Samsung’s new computational storage drive
Samsung unveiled a second generation of its SmartSSD, an SSD with a Xilinx FPGA and some memory for doing computational storage. Computational storage is the process of processing data where it lies rather than moving it around the network. It’s a new concept and only possible with SSDs; there’s no way this could be done with a mechanical hard drive.
Samsung introduced the SmartSSD in 2020. The first generation featured a Xilinx Versal processor. The new version adds software and intellectual property (IP) developed by customers, along with in-built Arm cores. Samsung claims processing time for scan-heavy database queries can be slashed by over 50%, energy consumption by up to 70%, and CPU utilization by up to 97% versus conventional data center solid-state drives.
Samsung has not said when its second generation SmartSSD will ship.
Micron smashes the capacity barrier
Several companies are working to break the 200-layer NAND barrier, but Micron is first with its 232-layer NAND chips.
3D stacking is like a tower building. The memory cells are stacked on top of each other in layers with a pass-through technology for communications, just like an elevator. The result is much faster communication between cells than if they were spread out in a 2D pattern. To put it another way, imagine the Empire State Building with a one-floor design.
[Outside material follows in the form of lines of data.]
===== config.mk =====
export PLATFORM = sky130hd
export DESIGN_NAME = lane_judge
export DESIGN_NICKNAME = d
export VERILOG_FILES = /design/src/rtl/lane_judge.sv
export SDC_FILE = /design/constraint.sdc
export NUM_CORES = 1
export LEC_CHECK = 0
export ABC_CLOCK_PERIOD_IN_PS = 2000
export BUFFER_PORTS_ARGS = -buffer_cell sky130_fd_sc_hd__buf_2
export CAP_MARGIN = 20
export CELL_PAD_IN_SITES_DETAIL_PLACEMENT = 1
export CELL_PAD_IN_SITES_GLOBAL_PLACEMENT = 1
export CORE_AREA = 2 2 54 107
export DETAILED_ROUTE_END_ITERATION = 6
export DIE_AREA = 0 0 56 109
export HOLD_SLACK_MARGIN = 0.02
export PLACE_DENSITY_LB_ADDON = 0.1
export SLEW_MARGIN = 10
export SYNTH_ARGS = -nofsm -noshare
export SYNTH_HDL_FRONTEND = slang
export SYNTH_SLANG_ARGS = --single-unit

===== constraint.sdc =====
create_clock -name clk -period 2 [get_ports clk]
set_input_delay 0.4 -clock clk [delete_from_list [all_inputs] [get_ports clk]]
set_output_delay 0.4 -clock clk [all_outputs]
set_load 0.1 [all_outputs]

===== src/rtl/lane_judge.sv =====
// lane_judge: judges player key presses against the 3-lane pattern shown for
// each beat, emitting registered hit/miss pulses and keeping a saturating
// score and a combo counter for the HEX display logic.
module lane_judge #(
  parameter int WINDOW  = 8,
  parameter int SCORE_W = 10,
  parameter int COMBO_W = 8
) (
  input  logic               clk,
  input  logic               reset,
  input  logic [2:0]         pattern,
  input  logic               tick,
  input  logic [2:0]         keys,
  output logic               hit,
  output logic               miss,
  output logic [SCORE_W-1:0] score,
  output logic [COMBO_W-1:0] combo,
  output logic               judging
);

  localparam logic [1:0] IDLE  = 2'd0;
  localparam logic [1:0] ARMED = 2'd1;
  localparam logic [1:0] DONE  = 2'd2;

  // Window counter loads WINDOW-1 so that a beat accepts edges for exactly
  // WINDOW cycles after the tick and times out WINDOW+1 cycles after it.
  localparam logic [7:0] CNT_INIT = 8'(WINDOW - 1);

  localparam logic [SCORE_W-1:0] SCORE_ONE = {{(SCORE_W-1){1'b0}}, 1'b1};
  localparam logic [COMBO_W-1:0] COMBO_ONE = {{(COMBO_W-1){1'b0}}, 1'b1};

  logic [1:0] state;
  logic [1:0] state_next;
  logic [2:0] target;
  logic [2:0] target_next;
  logic [2:0] acc;
  logic [2:0] acc_next;
  logic [7:0] cnt;
  logic [7:0] cnt_next;
  logic [2:0] keys_prev;
  logic [2:0] edges;
  logic [2:0] nacc;
  logic       target_legal;
  logic       stray;
  logic       complete;
  logic       judge_hit;
  logic       judge_miss;

  // Only fresh presses count; a key held across a tick gives no edge.
  assign edges = keys & ~keys_prev;

  // Lanes pressed so far for the armed beat, including this cycle's edges.
  assign nacc = acc | edges;

  // Any pressed lane outside the target spoils the beat immediately.
  assign stray = |(nacc & ~target);

  // An illegal target can never be completed, so such a beat always ends
  // in a miss (by timeout, stray press or the next tick).
  assign complete = target_legal && (nacc == target);

  // Recognise the four patterns the light generator is allowed to show.
  always_comb begin
    target_legal = 1'b0;
    case (target)
      3'b101, 3'b001, 3'b100, 3'b010: target_legal = 1'b1;
      default:                        target_legal = 1'b0;
    endcase
  end

  // Judge the armed beat, then let a tick arm the next beat on top of it.
  always_comb begin
    state_next  = state;
    target_next = target;
    acc_next    = acc;
    cnt_next    = cnt;
    judge_hit   = 1'b0;
    judge_miss  = 1'b0;

    case (state)
      ARMED: begin
        if (stray) begin
          judge_miss = 1'b1;
        end else if (complete) begin
          judge_hit = 1'b1;
        end else if (tick || (cnt == 8'd0)) begin
          // A new beat arriving closes the old one; incomplete means miss.
          judge_miss = 1'b1;
        end

        if (judge_hit || judge_miss) begin
          state_next = DONE;
        end else begin
          acc_next = nacc;
          cnt_next = cnt - 8'd1;
        end
      end
      IDLE, DONE: begin
        state_next = state;
      end
      default: begin
        state_next = IDLE;
      end
    endcase

    if (tick) begin
      state_next  = ARMED;
      target_next = pattern;
      acc_next    = 3'b000;
      cnt_next    = CNT_INIT;
    end
  end

  // Beat FSM and its per-beat bookkeeping.
  always_ff @(posedge clk or negedge reset) begin
    if (!reset) begin
      state  <= IDLE;
      target <= 3'b000;
      acc    <= 3'b000;
      cnt    <= 8'd0;
    end else begin
      state  <= state_next;
      target <= target_next;
      acc    <= acc_next;
      cnt    <= cnt_next;
    end
  end

  // Key history for edge detection, tracked in every state.
  always_ff @(posedge clk or negedge reset) begin
    if (!reset) begin
      keys_prev <= 3'b000;
    end else begin
      keys_prev <= keys;
    end
  end

  // Registered one-cycle verdict pulses.
  always_ff @(posedge clk or negedge reset) begin
    if (!reset) begin
      hit  <= 1'b0;
      miss <= 1'b0;
    end else begin
      hit  <= judge_hit;
      miss <= judge_miss;
    end
  end

  // Saturating score, counting every hit ever made.
  always_ff @(posedge clk or negedge reset) begin
    if (!reset) begin
      score <= '0;
    end else if (judge_hit && !(&score)) begin
      score <= score + SCORE_ONE;
    end
  end

  // Saturating combo, cleared by any miss.
  always_ff @(posedge clk or negedge reset) begin
    if (!reset) begin
      combo <= '0;
    end else if (judge_miss) begin
      combo <= '0;
    end else if (judge_hit && !(&combo)) begin
      combo <= combo + COMBO_ONE;
    end
  end

  assign judging = (state == ARMED);

endmodule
In addition to the density gains, the 232-layer NAND offers 2.4GB/sec IO speed, which is 50% more than Micron’s current 176-layer product; 100% more write bandwidth and up to 77% higher read bandwidth than 176-layer chip; and a package that’s 28% smaller than previous Micron NAND chip generations. Read/write endurance has not been disclosed. (Related: Micron ships high density SATA-based SSDs for data centers)
Kioxia ships PCIe 5-based drives
Kioxia (formerly Toshiba) is shipping a CM7 enterprise SSD with the PCIe 5 bus, double the speed of the previous CM6 drive that uses the slower PCIe 4 bus.
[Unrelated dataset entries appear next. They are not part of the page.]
[src/flat_wrapper.sv]
// flat-port wrapper written by rule: the top's interface ports become plain ports
module swd_engine_flat 
#(
    parameter int unsigned DIV_W   = 8,
    parameter int unsigned IDLE_W  = 8,
    parameter int unsigned RETRY_W = 4
)
  (clk, rst_n, bus_clkdiv, bus_swdi, bus_turnaround, bus_dataphase, bus_idle_cycles, bus_retries, bus_linereset, bus_addr32, bus_rnw, bus_apndp, bus_dwrite, bus_go, bus_swdo, bus_swwr, bus_swclk, bus_busy, bus_done, bus_ack, bus_dread, bus_perr, bus_retry_cnt);
  swd_engine_if #(.DIV_W(DIV_W), .IDLE_W(IDLE_W), .RETRY_W(RETRY_W)) bus_i ();
  input logic clk;
  input logic rst_n;
  input wire logic [$bits(bus_i.clkdiv)-1:0] bus_clkdiv;
  input wire logic [$bits(bus_i.swdi)-1:0] bus_swdi;
  input wire logic [$bits(bus_i.turnaround)-1:0] bus_turnaround;
  input wire logic [$bits(bus_i.dataphase)-1:0] bus_dataphase;
  input wire logic [$bits(bus_i.idle_cycles)-1:0] bus_idle_cycles;
  input wire logic [$bits(bus_i.retries)-1:0] bus_retries;
  input wire logic [$bits(bus_i.linereset)-1:0] bus_linereset;
  input wire logic [$bits(bus_i.addr32)-1:0] bus_addr32;
  input wire logic [$bits(bus_i.rnw)-1:0] bus_rnw;
  input wire logic [$bits(bus_i.apndp)-1:0] bus_apndp;
  input wire logic [$bits(bus_i.dwrite)-1:0] bus_dwrite;
  input wire logic [$bits(bus_i.go)-1:0] bus_go;
  output wire logic [$bits(bus_i.swdo)-1:0] bus_swdo;
  output wire logic [$bits(bus_i.swwr)-1:0] bus_swwr;
  output wire logic [$bits(bus_i.swclk)-1:0] bus_swclk;
  output wire logic [$bits(bus_i.busy)-1:0] bus_busy;
  output wire logic [$bits(bus_i.done)-1:0] bus_done;
  output wire logic [$bits(bus_i.ack)-1:0] bus_ack;
  output wire logic [$bits(bus_i.dread)-1:0] bus_dread;
  output wire logic [$bits(bus_i.perr)-1:0] bus_perr;
  output wire logic [$bits(bus_i.retry_cnt)-1:0] bus_retry_cnt;
  assign bus_i.clkdiv = bus_clkdiv;
  assign bus_i.swdi = bus_swdi;
  assign bus_i.turnaround = bus_turnaround;
  assign bus_i.dataphase = bus_dataphase;
  assign bus_i.idle_cycles = bus_idle_cycles;
  assign bus_i.retries = bus_retries;
  assign bus_i.linereset = bus_linereset;
  assign bus_i.addr32 = bus_addr32;
  assign bus_i.rnw = bus_rnw;
  assign bus_i.apndp = bus_apndp;
  assign bus_i.dwrite = bus_dwrite;
  assign bus_i.go = bus_go;
  assign bus_swdo = bus_i.swdo;
  assign bus_swwr = bus_i.swwr;
  assign bus_swclk = bus_i.swclk;
  assign bus_busy = bus_i.busy;
  assign bus_done = bus_i.done;
  assign bus_ack = bus_i.ack;
  assign bus_dread = bus_i.dread;
  assign bus_perr = bus_i.perr;
  assign bus_retry_cnt = bus_i.retry_cnt;
  swd_engine #(.DIV_W(DIV_W), .IDLE_W(IDLE_W), .RETRY_W(RETRY_W)) u_core (.clk(clk), .rst_n(rst_n), .bus(bus_i));
endmodule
The PCIe 5 bus runs at a 4GB/sec/lane bandwidth, twice the speed of the PCIe 4 drive. But you need a new CPU to use it. PCIe 5 is available in Intel’s coming Sapphire Rapids Xeon server processor and AMD’s forthcoming Genoa-era processor.
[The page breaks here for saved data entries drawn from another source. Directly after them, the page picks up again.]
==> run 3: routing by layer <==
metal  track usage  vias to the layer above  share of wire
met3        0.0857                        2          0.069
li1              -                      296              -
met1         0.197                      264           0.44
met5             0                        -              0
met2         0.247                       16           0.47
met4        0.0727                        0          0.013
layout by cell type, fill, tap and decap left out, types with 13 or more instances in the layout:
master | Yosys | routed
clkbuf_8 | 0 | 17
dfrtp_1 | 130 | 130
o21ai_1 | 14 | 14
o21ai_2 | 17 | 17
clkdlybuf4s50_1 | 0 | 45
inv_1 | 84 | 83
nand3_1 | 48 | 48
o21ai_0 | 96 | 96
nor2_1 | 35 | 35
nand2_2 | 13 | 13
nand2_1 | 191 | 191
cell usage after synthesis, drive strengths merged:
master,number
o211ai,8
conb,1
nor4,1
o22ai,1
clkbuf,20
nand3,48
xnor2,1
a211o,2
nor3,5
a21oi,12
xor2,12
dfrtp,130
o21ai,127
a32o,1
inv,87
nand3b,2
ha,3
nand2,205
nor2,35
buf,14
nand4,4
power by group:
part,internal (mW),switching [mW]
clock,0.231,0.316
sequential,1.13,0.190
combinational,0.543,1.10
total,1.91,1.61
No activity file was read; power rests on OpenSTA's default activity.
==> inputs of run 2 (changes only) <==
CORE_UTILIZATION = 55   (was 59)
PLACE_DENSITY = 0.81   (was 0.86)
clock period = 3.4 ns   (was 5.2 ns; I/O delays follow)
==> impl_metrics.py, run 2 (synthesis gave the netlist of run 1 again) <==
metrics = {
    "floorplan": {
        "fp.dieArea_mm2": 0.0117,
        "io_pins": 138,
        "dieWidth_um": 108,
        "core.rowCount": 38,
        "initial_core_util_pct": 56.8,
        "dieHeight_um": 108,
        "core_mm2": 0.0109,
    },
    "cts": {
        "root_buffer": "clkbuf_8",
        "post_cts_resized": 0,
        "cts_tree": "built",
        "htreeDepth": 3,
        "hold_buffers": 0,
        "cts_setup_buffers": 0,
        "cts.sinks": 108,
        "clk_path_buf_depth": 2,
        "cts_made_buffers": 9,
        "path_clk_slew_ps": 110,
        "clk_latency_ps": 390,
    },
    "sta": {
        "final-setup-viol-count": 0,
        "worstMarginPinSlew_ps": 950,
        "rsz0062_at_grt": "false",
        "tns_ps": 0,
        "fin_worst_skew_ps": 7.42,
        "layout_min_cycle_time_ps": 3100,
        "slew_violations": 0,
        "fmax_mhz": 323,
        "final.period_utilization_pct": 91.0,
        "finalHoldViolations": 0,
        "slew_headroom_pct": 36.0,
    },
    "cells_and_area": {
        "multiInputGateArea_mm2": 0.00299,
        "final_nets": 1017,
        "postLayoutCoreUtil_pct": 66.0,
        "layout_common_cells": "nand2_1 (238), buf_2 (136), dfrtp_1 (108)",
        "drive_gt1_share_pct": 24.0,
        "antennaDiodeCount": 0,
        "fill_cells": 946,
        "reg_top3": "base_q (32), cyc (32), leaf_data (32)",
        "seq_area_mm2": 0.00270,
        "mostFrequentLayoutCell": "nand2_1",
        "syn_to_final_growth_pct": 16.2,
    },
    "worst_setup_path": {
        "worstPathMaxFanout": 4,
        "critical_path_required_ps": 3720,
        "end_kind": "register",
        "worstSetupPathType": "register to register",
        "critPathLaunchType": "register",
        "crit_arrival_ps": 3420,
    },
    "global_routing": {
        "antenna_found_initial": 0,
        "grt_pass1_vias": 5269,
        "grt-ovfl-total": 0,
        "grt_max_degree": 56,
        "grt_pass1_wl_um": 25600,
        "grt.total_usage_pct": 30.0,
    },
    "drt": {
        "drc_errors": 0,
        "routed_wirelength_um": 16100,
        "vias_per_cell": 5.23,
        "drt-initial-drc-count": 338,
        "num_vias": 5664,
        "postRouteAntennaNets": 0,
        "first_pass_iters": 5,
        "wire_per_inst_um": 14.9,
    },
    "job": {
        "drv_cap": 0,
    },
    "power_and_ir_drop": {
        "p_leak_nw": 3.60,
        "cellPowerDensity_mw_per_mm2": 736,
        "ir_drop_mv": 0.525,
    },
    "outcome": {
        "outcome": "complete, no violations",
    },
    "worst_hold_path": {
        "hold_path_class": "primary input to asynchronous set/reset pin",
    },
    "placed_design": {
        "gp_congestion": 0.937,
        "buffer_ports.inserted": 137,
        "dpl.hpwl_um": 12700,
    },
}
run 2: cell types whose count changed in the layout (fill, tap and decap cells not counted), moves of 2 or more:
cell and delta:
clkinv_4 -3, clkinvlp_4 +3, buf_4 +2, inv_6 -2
==> config.mk <==
export PLATFORM = sky130hd
export DESIGN_NAME = regfile_wr_arbiter_flat
export DESIGN_NICKNAME = d
export VERILOG_FILES = /design/src/rtl/regfile_wr_arbiter_pkg.sv /design/src/rtl/regfile_wr_arbiter_if.sv /design/src/rtl/regfile_scoreboard.sv /design/src/rtl/regfile_wr_arbiter.sv /design/src/flat_wrapper.sv
export SDC_FILE = /design/constraint.sdc
export NUM_CORES = 1
export LEC_CHECK = 0
export CORE_MARGIN = 4
export CORE_UTILIZATION = 45
export DETAILED_ROUTE_END_ITERATION = 10
export PLACE_DENSITY_LB_ADDON = 0.15
export SYNTH_ARGS = -nofsm -noshare
export SYNTH_HDL_FRONTEND = slang
export SYNTH_HIERARCHICAL = 1
export SYNTH_SLANG_ARGS = --single-unit
==> constraint.sdc <==
create_clock -name clock -period 3.9 [get_ports clock]
set_input_delay 0.585 -clock clock [delete_from_list [all_inputs] [get_ports clock]]
set_output_delay 0.585 -clock clock [all_outputs]
set_load 0.02 [all_outputs]
==> src/rtl/regfile_wr_arbiter_pkg.sv <==
// Shared processor constants for the register-file write arbiter: index/data widths,
// requester count and requester IDs, plus the round-robin pointer helper.
package regfile_wr_arbiter_pkg;

  localparam int REG_W   = 6;
  localparam int DATA_W  = 16;
  localparam int NUM_REQ = 3;
  localparam int NUM_RD  = 3;
  localparam int NREGS   = 1 << REG_W;

  typedef enum logic [1:0] {
    REQ_ALU = 2'd0,
    REQ_LSU = 2'd1,
    REQ_MDU = 2'd2
  } req_id_e;

  typedef logic [REG_W-1:0]  reg_idx_t;
  typedef logic [DATA_W-1:0] data_t;

  // Requester index reached by stepping `step` places past `base`, modulo NUM_REQ.
  function automatic logic [1:0] rr_offset(input logic [1:0] base, input int step);
    int sum;
    sum = int'(base) + step;
    if (sum >= NUM_REQ) sum = sum - NUM_REQ;
    return sum[1:0];
  endfunction

endpackage
===== config.mk =====
export PLATFORM = sky130hd
export DESIGN_NAME = req_capture_onehot
export DESIGN_NICKNAME = d
export VERILOG_FILES = /design/src/rtl/req_pkg.sv /design/src/rtl/encoder8_3.sv /design/src/rtl/req_capture_onehot.sv
export SDC_FILE = /design/constraint.sdc
export NUM_CORES = 1
export LEC_CHECK = 0
export BUFFER_PORTS_ARGS = -buffer_cell sky130_fd_sc_hd__clkbuf_2
export CAP_MARGIN = 20
export CORE_MARGIN = 5
export CORE_UTILIZATION = 35
export CTS_CLUSTER_DIAMETER = 150
export DETAILED_ROUTE_END_ITERATION = 7
export PLACE_DENSITY = 0.59
export SLEW_MARGIN = 0
export SYNTH_ARGS = -nofsm -noshare
export SYNTH_HDL_FRONTEND = slang
export SYNTH_SLANG_ARGS = --single-unit

===== constraint.sdc =====
create_clock -name clk -period 4.2 [get_ports clk]
set_input_delay 0 -clock clk [delete_from_list [all_inputs] [get_ports clk]]
set_output_delay 0 -clock clk [all_outputs]
set_load 0.005 [all_outputs]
The CM7 comes in 2.5-inch form factor, which is standard for 2U storage arrays and EDSFF E3.S form factors. That is the long, thin form sometimes called the “ruler” form factor because of its resemblance to a ruler.
It is built from 112-layer BiCS gen 5 3D NAND in TLC (3bits/cell) format, which seems a bit behind the times with what Micron is doing, but the CM6 used 96-layer flash. The CM7 offers drives in 1.6TB, 3.2TB, 6.4TB and 12.8TB capacity.
Kioxia has given the CM7 enterprise features such as dual ports for high availability applications, power loss protection, CG-Opal SED support complying with FIPS-140-3 (government-approved encryption), and Single Root I/O Virtualization (SRIOV).